The noise starts before dawn. For the next 16 to 18 hours, well past dark, it continues, loud and invasive. It is the sound of airplanes landing or taking off over residential areas of Alexandria. Decibel levels recorded for flights over Old Town regularly exceed 75, which, according to the city noise code, could be illegal at street level.

This is a fairly recent development in our city, within the last year or so, ever since the Federal Aviation Administration (FAA), without public comment, switched from radar to satellite-based GPS for its navigation system. The result has been to create a rigid conveyor belt of flights, hundreds a day, flying over Alexandria from Reagan-National airport, as frequently as every 30 seconds at peak times.

The piercing drone is impossible to ignore, whether one is sitting outside, walking on the streets, studying in a classroom, eating at a restaurant, or having a conversation inside a house. Studies reveal that regular exposure to the noise of low-flying airplanes affects physical and psychological health. It’s happening here. Not to mention impacting property values. Try marketing a house if it’s known that you live pinned under a flight path.

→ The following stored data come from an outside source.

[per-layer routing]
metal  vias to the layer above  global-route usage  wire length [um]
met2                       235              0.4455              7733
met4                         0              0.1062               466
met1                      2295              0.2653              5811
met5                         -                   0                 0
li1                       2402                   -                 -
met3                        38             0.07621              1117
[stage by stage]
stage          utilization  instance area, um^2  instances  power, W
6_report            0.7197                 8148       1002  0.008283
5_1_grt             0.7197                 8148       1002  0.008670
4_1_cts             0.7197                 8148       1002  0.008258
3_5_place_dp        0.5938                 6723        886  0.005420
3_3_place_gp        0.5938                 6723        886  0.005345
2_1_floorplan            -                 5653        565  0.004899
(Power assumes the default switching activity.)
File: src/ssf_consts.svh
// register offsets, field positions, reset values and timing counts of the frame format block
`ifndef SSF_CONSTS_SVH
`define SSF_CONSTS_SVH

`define SSF_OFF_MODE    8'h00
`define SSF_OFF_CTRL    8'h04
`define SSF_OFF_DIV     8'h08
`define SSF_OFF_DATA    8'h0C
`define SSF_OFF_STAT    8'h10
`define SSF_OFF_CLR     8'h14
`define SSF_OFF_IEN     8'h18

`define SSF_MODE_SYNC   7
`define SSF_MODE_CHR7   6
`define SSF_MODE_PARITY_ENABLE 5
`define SSF_MODE_ODD    4
`define SSF_MODE_STOP2  3
`define SSF_MODE_FIVE_BIT_FORMAT 2
`define SSF_MODE_BAUD_CLOCK_SELECT_HI 1
`define SSF_MODE_BAUD_CLOCK_SELECT_LO 0

`define SSF_CTRL_TXEN   0
`define SSF_CTRL_RXEN   1
`define SSF_CTRL_SUBACT 2
`define SSF_CTRL_CPUSUB 3
`define SSF_CTRL_TXPEND 4
`define SSF_CTRL_RXBUSY 5

`define SSF_ST_TXDONE   0
`define SSF_ST_RXDONE   1
`define SSF_ST_PERR     2
`define SSF_ST_FERR     3

`define SSF_MODE_RST    8'h00
`define SSF_CTRL_RST    4'h0
`define SSF_DIV_RST     8'h00
`define SSF_TXBUF_RST   8'hFF
`define SSF_OVS_LAST    4'hF
`define SSF_OVS_MID     4'h7
`define SSF_LEN_FIVE    4'h5
`define SSF_LEN_SEVEN   4'h7
`define SSF_LEN_EIGHT   4'h8

`endif

File: src/ssf_pkg.sv
// types shared by the frame format block
`default_nettype none
package ssf_pkg;
    typedef enum logic [2:0] {
        TX_IDLE  = 3'b000,
        TX_START = 3'b001,
        TX_DATA  = 3'b010,
        TX_PAR   = 3'b011,
        TX_STOP1 = 3'b100,
        TX_STOP2 = 3'b101
    } ssf_tx_t;
    typedef enum logic [2:0] {
        RX_IDLE  = 3'b000,
        RX_START = 3'b001,
        RX_DATA  = 3'b010,
        RX_PAR   = 3'b011,
        RX_STOP  = 3'b100
    } ssf_rx_t;
    typedef enum logic [1:0] {
        CKS_SYS  = 2'b00,
        CKS_SUB  = 2'b01,
        CKS_RES2 = 2'b10,
        CKS_RES3 = 2'b11
    } ssf_cks_t;
endpackage : ssf_pkg
`default_nettype wire

File: src/ssf_baud_gen.sv
// baud generator: 4^n prescaler then divisor, giving the 16x oversample tick
`default_nettype none
module ssf_baud_gen #(
    parameter int DIV_W = 8
) (
    input  wire logic             clk,
    input  wire logic             rst_b,
    input  wire logic             srcTick,
    input  wire logic [DIV_W-1:0] divisor,
    input  wire logic [1:0]       exponent,
    output logic                  ovsTick
);
    logic [5:0]       preCnt_ff;
    logic [5:0]       nxt_preCnt;
    logic [5:0]       preLast;
    logic             preTick;
    logic [DIV_W-1:0] divCnt_ff;
    logic [DIV_W-1:0] nxt_divCnt;
    logic             ovsTick_ff;
    logic             nxt_ovsTick;

    always_comb begin
        case (exponent)
            2'h0:    preLast = 6'h00;
            2'h1:    preLast = 6'h03;
            2'h2:    preLast = 6'h0F;
            default: preLast = 6'h3F;
        endcase
        // at or past the end, so a smaller exponent never waits for a full wrap
        preTick     = srcTick && (preCnt_ff >= preLast);
        nxt_preCnt  = preCnt_ff;
        nxt_divCnt  = divCnt_ff;
        nxt_ovsTick = 1'b0;
        if (srcTick) begin
            nxt_preCnt = preTick ? 6'h00 : preCnt_ff + 6'h01;
        end
        if (preTick) begin
            if (divCnt_ff == divisor) begin
                nxt_divCnt  = '0;
                nxt_ovsTick = 1'b1;
            end else begin
                nxt_divCnt = divCnt_ff + 1'b1;
            end
        end
    end

    always_ff @(posedge clk) begin
        if (!rst_b) begin
            preCnt_ff  <= 6'h00;
            divCnt_ff  <= '0;
            ovsTick_ff <= 1'b0;
        end else begin
            preCnt_ff  <= nxt_preCnt;
            divCnt_ff  <= nxt_divCnt;
            ovsTick_ff <= nxt_ovsTick;
        end
    end

    assign ovsTick = ovsTick_ff;

    property p_exp_zero_passes;
        @(posedge clk) disable iff (!rst_b)
        (exponent == 2'h0 && srcTick && divisor == '0) |=> ovsTick;
    endproperty
    a_exp_zero_passes: assert property (p_exp_zero_passes) else $error("exponent zero tick lost");
endmodule : ssf_baud_gen
`default_nettype wire

File: src/ssf_top.sv
// frame format, parity, stop length and baud clock select of the serial unit, with wishbone slave
// Behaviour
// - parity sense bit clear gives even parity, set gives odd; async with parity only.
// - even parity: transmitted ones plus parity bit even; receiver checks it is even.
// - odd parity: transmitted ones plus parity bit odd; receiver checks it is odd.
// - parity sense ignored whenever parity is off, in either mode.
// - async transmit uses one stop bit when stop field clear, two when set.
// - receiver checks only the first stop bit for framing.
// - a low bit after the first stop bit is the next start bit.
// - five-bit format field enables five data bits when async parity is on.
// - select 01 feeds subclock/2 in active, subclock in subactive; exponent one.
// - subclock source only works while the CPU runs from subclock/2.
// - clock select value is the prescaler exponent used with the divisor.
// - parity enable adds and checks parity in async only; never in sync.
// - five bits need parity enable and five-bit format; top three bits dropped.
`include "ssf_consts.svh"
`default_nettype none
module ssf_top #(
    parameter int ADR_W = 8,
    parameter int DIV_W = 8
) (
    input  wire logic             clk,
    input  wire logic             rst_b,
    input  wire logic             wb_cyc_i,
    input  wire logic             wb_stb_i,
    input  wire logic             wb_we_i,
    input  wire logic [ADR_W-1:0] wb_adr_i,
    input  wire logic [3:0]       wb_sel_i,
    input  wire logic [31:0]      wb_dat_i,
    output logic [31:0]           wb_dat_o,
    output logic                  wb_ack_o,
    input  wire logic             subTick,
    input  wire logic             rxd,
    output logic                  txd,
    output logic                  irq
);
    ////////////////////////////////////////////////////////////////////////
    logic [7:0]       mode_ff, nxt_mode;
    logic [3:0]       ctrl_ff, nxt_ctrl;
    logic [DIV_W-1:0] div_ff, nxt_div;
    logic [3:0]       sts_ff, nxt_sts;
    logic [3:0]       ien_ff, nxt_ien;
    logic [7:0]       txBuf_ff, nxt_txBuf;
    logic             txPend_ff, nxt_txPend;
    logic [7:0]       rxData_ff, nxt_rxData;
    logic             ack_ff, nxt_ack;
    logic [31:0]      datO_ff, nxt_datO;
    logic             irq_ff, nxt_irq;
    logic             subHalf_ff, nxt_subHalf;
    logic             busReq, busWr, rxBusy;
    logic             srcTick, ovsTick;
    logic             txTake, txDone, rxDone, rxPerr, rxFerr;
    logic             frmParOn, frmFive;
    logic [3:0]       frmLen;
    ssf_pkg::ssf_cks_t cks;

    assign busReq = wb_cyc_i && wb_stb_i && !ack_ff;
    assign busWr  = busReq && wb_we_i && wb_sel_i[0];
    assign cks    = ssf_pkg::ssf_cks_t'(mode_ff[`SSF_MODE_BAUD_CLOCK_SELECT_HI:`SSF_MODE_BAUD_CLOCK_SELECT_LO]);

    // frame shape as the mode register asks for it
    always_comb begin
        frmParOn = mode_ff[`SSF_MODE_PARITY_ENABLE] && !mode_ff[`SSF_MODE_SYNC];
        // five bits only with parity enable too, which software sets in the same write
        frmFive  = frmParOn && mode_ff[`SSF_MODE_FIVE_BIT_FORMAT];
        if (frmFive) begin
            frmLen = `SSF_LEN_FIVE;
        end else if (mode_ff[`SSF_MODE_CHR7] && !mode_ff[`SSF_MODE_SYNC]) begin
            frmLen = `SSF_LEN_SEVEN;
        end else begin
            frmLen = `SSF_LEN_EIGHT;
        end
    end

    // reserved selects give no tick at all so the generator is frozen, not random
    always_comb begin
        nxt_subHalf = subTick ? !subHalf_ff : subHalf_ff;
        case (cks)
            ssf_pkg::CKS_SYS: srcTick = 1'b1;
            ssf_pkg::CKS_SUB: srcTick = ctrl_ff[`SSF_CTRL_CPUSUB] && subTick
                                        && (ctrl_ff[`SSF_CTRL_SUBACT] || subHalf_ff);
            default:          srcTick = 1'b0;
        endcase
    end

    ssf_baud_gen #(.DIV_W(DIV_W)) u_baud (
        .clk      (clk),
        .rst_b    (rst_b),
        .srcTick  (srcTick),
        .divisor  (div_ff),
        .exponent (mode_ff[`SSF_MODE_BAUD_CLOCK_SELECT_HI:`SSF_MODE_BAUD_CLOCK_SELECT_LO]),
        .ovsTick  (ovsTick)
    );

    ////////////////////////////////////////////////////////////////////////
    // register file and wishbone answer
    always_comb begin
        nxt_mode   = mode_ff;
        nxt_ctrl   = ctrl_ff;
        nxt_div    = div_ff;
        nxt_ien    = ien_ff;
        nxt_txBuf  = txBuf_ff;
        nxt_txPend = txPend_ff && !txTake;
        nxt_ack    = busReq;
        nxt_datO   = 32'h0000_0000;
        nxt_sts    = sts_ff;
        if (busWr) begin
            case (wb_adr_i)
                `SSF_OFF_MODE: nxt_mode = wb_dat_i[7:0];
                `SSF_OFF_CTRL: nxt_ctrl = wb_dat_i[3:0];
                `SSF_OFF_DIV:  nxt_div  = wb_dat_i[DIV_W-1:0];
                `SSF_OFF_IEN:  nxt_ien  = wb_dat_i[3:0];
                `SSF_OFF_CLR:  nxt_sts  = sts_ff & ~wb_dat_i[3:0];
                `SSF_OFF_DATA: begin
                    // a write while a byte is still pending is dropped
                    if (!txPend_ff) begin
                        nxt_txBuf  = wb_dat_i[7:0];
                        nxt_txPend = 1'b1;
                    end
                end
                default: ;
            endcase
        end
        // set wins over a clear in the same cycle
        nxt_sts = nxt_sts | {rxFerr, rxPerr, rxDone, txDone};
        if (busReq && !wb_we_i) begin
            case (wb_adr_i)
                `SSF_OFF_MODE: nxt_datO[7:0] = mode_ff;
                `SSF_OFF_CTRL: nxt_datO[5:0] = {rxBusy, txPend_ff, ctrl_ff};
                `SSF_OFF_DIV:  nxt_datO[DIV_W-1:0] = div_ff;
                `SSF_OFF_DATA: nxt_datO[7:0] = rxData_ff;
                `SSF_OFF_STAT: nxt_datO[3:0] = sts_ff;
                `SSF_OFF_IEN:  nxt_datO[3:0] = ien_ff;
                default: ;
            endcase
        end
        nxt_irq = |(sts_ff & ien_ff);
    end

    always_ff @(posedge clk) begin
        if (!rst_b) begin
            mode_ff    <= `SSF_MODE_RST;
            ctrl_ff    <= `SSF_CTRL_RST;
            div_ff     <= `SSF_DIV_RST;
            ien_ff     <= 4'h0;
            sts_ff     <= 4'h0;
            txBuf_ff   <= `SSF_TXBUF_RST;
            txPend_ff  <= 1'b0;
            ack_ff     <= 1'b0;
            datO_ff    <= 32'h0000_0000;
            irq_ff     <= 1'b0;
            subHalf_ff <= 1'b0;
        end else begin
            mode_ff    <= nxt_mode;
            ctrl_ff    <= nxt_ctrl;
            div_ff     <= nxt_div;
            ien_ff     <= nxt_ien;
            sts_ff     <= nxt_sts;
            txBuf_ff   <= nxt_txBuf;
            txPend_ff  <= nxt_txPend;
            ack_ff     <= nxt_ack;
            datO_ff    <= nxt_datO;
            irq_ff     <= nxt_irq;
            subHalf_ff <= nxt_subHalf;
        end
    end

    assign wb_ack_o = ack_ff;
    assign wb_dat_o = datO_ff;
    assign irq      = irq_ff;

    ////////////////////////////////////////////////////////////////////////
    // transmitter; frame shape is latched at the start bit, so a mode write mid-frame can change only the bit rate, through clock select
    ssf_pkg::ssf_tx_t txState_ff, nxt_txState;
    logic [3:0] txOvs_ff, nxt_txOvs, txCnt_ff, nxt_txCnt, txLen_ff, nxt_txLen;
    logic [7:0] txShift_ff, nxt_txShift;
    logic       txOnes_ff, nxt_txOnes, txOdd_ff, nxt_txOdd, txParOn_ff, nxt_txParOn;
    logic       txStop2_ff, nxt_txStop2, txd_ff, nxt_txd, txBitEnd;

    always_comb begin
        nxt_txState = txState_ff;
        nxt_txOvs   = (ovsTick && txState_ff != ssf_pkg::TX_IDLE) ? txOvs_ff + 4'h1 : txOvs_ff;
        nxt_txCnt   = txCnt_ff;
        nxt_txLen   = txLen_ff;
        nxt_txShift = txShift_ff;
        nxt_txOnes  = txOnes_ff;
        nxt_txOdd   = txOdd_ff;
        nxt_txParOn = txParOn_ff;
        nxt_txStop2 = txStop2_ff;
        txTake      = 1'b0;
        txDone      = 1'b0;
        txBitEnd    = ovsTick && txOvs_ff == `SSF_OVS_LAST;
        case (txState_ff)
            ssf_pkg::TX_IDLE: begin
                if (txPend_ff && ctrl_ff[`SSF_CTRL_TXEN]) begin
                    txTake      = 1'b1;
                    nxt_txState = ssf_pkg::TX_START;
                    nxt_txOvs   = 4'h0;
                    nxt_txCnt   = 4'h0;
                    nxt_txOnes  = 1'b0;
                    nxt_txShift = txBuf_ff; // high bits beyond the length are never shifted out
                    nxt_txLen   = frmLen;
                    nxt_txParOn = frmParOn;
                    nxt_txOdd   = mode_ff[`SSF_MODE_ODD];
                    nxt_txStop2 = mode_ff[`SSF_MODE_STOP2] && !mode_ff[`SSF_MODE_SYNC];
                end
            end
            ssf_pkg::TX_START: if (txBitEnd) nxt_txState = ssf_pkg::TX_DATA;
            ssf_pkg::TX_DATA: begin
                if (txBitEnd) begin
                    nxt_txOnes  = txOnes_ff ^ txShift_ff[0];
                    nxt_txShift = {1'b1, txShift_ff[7:1]};
                    nxt_txCnt   = txCnt_ff + 4'h1;
                    if (txCnt_ff == txLen_ff - 4'h1) begin
                        nxt_txState = txParOn_ff ? ssf_pkg::TX_PAR : ssf_pkg::TX_STOP1;
                    end
                end
            end
            ssf_pkg::TX_PAR: if (txBitEnd) nxt_txState = ssf_pkg::TX_STOP1;
            ssf_pkg::TX_STOP1: begin
                if (txBitEnd) begin
                    nxt_txState = txStop2_ff ? ssf_pkg::TX_STOP2 : ssf_pkg::TX_IDLE;
                    txDone      = !txStop2_ff;
                end
            end
            ssf_pkg::TX_STOP2: begin
                if (txBitEnd) begin
                    nxt_txState = ssf_pkg::TX_IDLE;
                    txDone      = 1'b1;
                end
            end
            default: nxt_txState = ssf_pkg::TX_IDLE;
        endcase
        case (nxt_txState)
            ssf_pkg::TX_START: nxt_txd = 1'b0;
            ssf_pkg::TX_DATA:  nxt_txd = nxt_txShift[0];
            ssf_pkg::TX_PAR:   nxt_txd = nxt_txOnes ^ nxt_txOdd;
            default:           nxt_txd = 1'b1;
        endcase
    end

    always_ff @(posedge clk) begin
        if (!rst_b) begin
            txState_ff <= ssf_pkg::TX_IDLE;
            txOvs_ff   <= 4'h0;
            txCnt_ff   <= 4'h0;
            txLen_ff   <= `SSF_LEN_EIGHT;
            txShift_ff <= 8'hFF;
            txOnes_ff  <= 1'b0;
            txOdd_ff   <= 1'b0;
            txParOn_ff <= 1'b0;
            txStop2_ff <= 1'b0;
            txd_ff     <= 1'b1;
        end else begin
            txState_ff <= nxt_txState;
            txOvs_ff   <= nxt_txOvs;
            txCnt_ff   <= nxt_txCnt;
            txLen_ff   <= nxt_txLen;
            txShift_ff <= nxt_txShift;
            txOnes_ff  <= nxt_txOnes;
            txOdd_ff   <= nxt_txOdd;
            txParOn_ff <= nxt_txParOn;
            txStop2_ff <= nxt_txStop2;
            txd_ff     <= nxt_txd;
        end
    end

    assign txd = txd_ff;

    ////////////////////////////////////////////////////////////////////////
    // receiver, sampling at mid bit on the 16x tick
    ssf_pkg::ssf_rx_t rxState_ff, nxt_rxState;
    logic [3:0] rxOvs_ff, nxt_rxOvs, rxCnt_ff, nxt_rxCnt, rxLen_ff, nxt_rxLen;
    logic [7:0] rxShift_ff, nxt_rxShift;
    logic       rxOnes_ff, nxt_rxOnes, rxOdd_ff, nxt_rxOdd, rxParOn_ff, nxt_rxParOn;
    logic       rxSample;

    assign rxBusy = rxState_ff != ssf_pkg::RX_IDLE;

    always_comb begin
        nxt_rxState = rxState_ff;
        nxt_rxOvs   = (ovsTick && rxBusy) ? rxOvs_ff + 4'h1 : rxOvs_ff;
        nxt_rxCnt   = rxCnt_ff;
        nxt_rxLen   = rxLen_ff;
        nxt_rxShift = rxShift_ff;
        nxt_rxOnes  = rxOnes_ff;
        nxt_rxOdd   = rxOdd_ff;
        nxt_rxParOn = rxParOn_ff;
        nxt_rxData  = rxData_ff;
        rxDone      = 1'b0;
        rxPerr      = 1'b0;
        rxFerr      = 1'b0;
        rxSample    = ovsTick && rxOvs_ff == `SSF_OVS_LAST;
        case (rxState_ff)
            ssf_pkg::RX_IDLE: begin
                if (ctrl_ff[`SSF_CTRL_RXEN] && ovsTick && !rxd) begin
                    nxt_rxState = ssf_pkg::RX_START;
                    nxt_rxOvs   = 4'h0;
                    nxt_rxCnt   = 4'h0;
                    nxt_rxOnes  = 1'b0;
                    nxt_rxLen   = frmLen;
                    nxt_rxParOn = frmParOn;
                    nxt_rxOdd   = mode_ff[`SSF_MODE_ODD];
                end
            end
            ssf_pkg::RX_START: begin
                if (ovsTick && rxOvs_ff == `SSF_OVS_MID) begin
                    // a glitch that is high again at mid bit is not a start
                    nxt_rxState = rxd ? ssf_pkg::RX_IDLE : ssf_pkg::RX_DATA;
                    nxt_rxOvs   = 4'h0;
                end
            end
            ssf_pkg::RX_DATA: begin
                if (rxSample) begin
                    nxt_rxShift = {rxd, rxShift_ff[7:1]};
                    nxt_rxOnes  = rxOnes_ff ^ rxd;
                    nxt_rxCnt   = rxCnt_ff + 4'h1;
                    if (rxCnt_ff == rxLen_ff - 4'h1) begin
                        nxt_rxState = rxParOn_ff ? ssf_pkg::RX_PAR : ssf_pkg::RX_STOP;
                    end
                end
            end
            ssf_pkg::RX_PAR: begin
                if (rxSample) begin
                    rxPerr      = (rxOnes_ff ^ rxd) != rxOdd_ff;
                    nxt_rxState = ssf_pkg::RX_STOP;
                end
            end
            ssf_pkg::RX_STOP: begin
                if (rxSample) begin
                    rxFerr      = !rxd;
                    rxDone      = 1'b1;
                    nxt_rxData  = rxShift_ff >> (4'h8 - rxLen_ff);
                    nxt_rxState = ssf_pkg::RX_IDLE;
                end
            end
            default: nxt_rxState = ssf_pkg::RX_IDLE;
        endcase
    end

    always_ff @(posedge clk) begin
        if (!rst_b) begin
            rxState_ff <= ssf_pkg::RX_IDLE;
            rxOvs_ff   <= 4'h0;
            rxCnt_ff   <= 4'h0;
            rxLen_ff   <= `SSF_LEN_EIGHT;
            rxShift_ff <= 8'h00;
            rxOnes_ff  <= 1'b0;
            rxOdd_ff   <= 1'b0;
            rxParOn_ff <= 1'b0;
            rxData_ff  <= 8'h00;
        end else begin
            rxState_ff <= nxt_rxState;
            rxOvs_ff   <= nxt_rxOvs;
            rxCnt_ff   <= nxt_rxCnt;
            rxLen_ff   <= nxt_rxLen;
            rxShift_ff <= nxt_rxShift;
            rxOnes_ff  <= nxt_rxOnes;
            rxOdd_ff   <= nxt_rxOdd;
            rxParOn_ff <= nxt_rxParOn;
            rxData_ff  <= nxt_rxData;
        end
    end

    ////////////////////////////////////////////////////////////////////////
    property p_tx_parity_bit;
        @(posedge clk) disable iff (!rst_b)
        (txState_ff == ssf_pkg::TX_PAR) |-> ((txOnes_ff ^ txd) == txOdd_ff);
    endproperty
    a_tx_parity_bit: assert property (p_tx_parity_bit) else $error("parity bit sense wrong");

    property p_no_parity_when_off;
        @(posedge clk) disable iff (!rst_b)
        (txState_ff == ssf_pkg::TX_DATA && txBitEnd && txCnt_ff == txLen_ff - 4'h1 && !txParOn_ff)
            |=> (txState_ff == ssf_pkg::TX_STOP1);
    endproperty
    a_no_parity_when_off: assert property (p_no_parity_when_off) else $error("parity sent while off");

    property p_one_stop;
        @(posedge clk) disable iff (!rst_b)
        (txState_ff == ssf_pkg::TX_STOP1 && txBitEnd && !txStop2_ff) |=> (txState_ff == ssf_pkg::TX_IDLE && txd);
    endproperty
    a_one_stop: assert property (p_one_stop) else $error("single stop frame overran");

    property p_two_stop;
        @(posedge clk) disable iff (!rst_b)
        (txState_ff == ssf_pkg::TX_STOP2) |-> (txStop2_ff && txd);
    endproperty
    a_two_stop: assert property (p_two_stop) else $error("second stop without stop field");

    property p_ferr_first_stop;
        @(posedge clk) disable iff (!rst_b)
        $rose(sts_ff[`SSF_ST_FERR]) |-> ($past(rxState_ff) == ssf_pkg::RX_STOP && !$past(rxd));
    endproperty
    a_ferr_first_stop: assert property (p_ferr_first_stop) else $error("framing error not from first stop");

    property p_rx_rearm;
        @(posedge clk) disable iff (!rst_b)
        (rxState_ff == ssf_pkg::RX_STOP && rxSample) |=> (rxState_ff == ssf_pkg::RX_IDLE);
    endproperty
    a_rx_rearm: assert property (p_rx_rearm) else $error("receiver not rearmed after stop");

    property p_five_bits;
        @(posedge clk) disable iff (!rst_b)
        (txState_ff == ssf_pkg::TX_DATA && txLen_ff == `SSF_LEN_FIVE) |-> (txCnt_ff < 4'h5);
    endproperty
    a_five_bits: assert property (p_five_bits) else $error("more than five bits sent");

    property p_sys_source;
        @(posedge clk) disable iff (!rst_b)
        (mode_ff[1:0] == 2'b00) |-> srcTick;
    endproperty
    a_sys_source: assert property (p_sys_source) else $error("system clock source idle");

    property p_sub_gate;
        @(posedge clk) disable iff (!rst_b)
        (srcTick && mode_ff[1:0] != 2'b00) |-> (mode_ff[1:0] == 2'b01 && ctrl_ff[`SSF_CTRL_CPUSUB] && subTick);
    endproperty
    a_sub_gate: assert property (p_sub_gate) else $error("tick from gated or reserved source");

    property p_irq_level;
        @(posedge clk) disable iff (!rst_b)
        ((sts_ff & ien_ff) != 4'h0) |=> irq;
    endproperty
    a_irq_level: assert property (p_irq_level) else $error("interrupt not raised");
endmodule : ssf_top
`default_nettype wire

Living near an airport obviously requires a certain tolerance for flight noise. But the new flight path has amplified the effect to distressing levels. I have lived in Old Town for more than a decade and never before has flight noise been so incessant and loud. People say, get used to it.

No.

An area-wide working group (http://www.flyreagan.com/dca/dca-reagan-national-community-working-group) has proposed flight path changes that would keep ascending planes over the river longer. That is encouraging. But public pressure is needed to speed up changes. File complaints with the airport (http://www.flyreagan.com/dca/dca-reagan-national-submit-noise-complaint. Write your state and national legislators, your City Council members, and ask that this issue receive attention on the public agenda. See what other communities are doing (in Phoenix and Minneapolis, lawsuits against the FAA have brought relief to neighborhoods).

Alexandria admirably wants to become a certified eco-city. But that’s a pipedream unless something is done about noise pollution from above.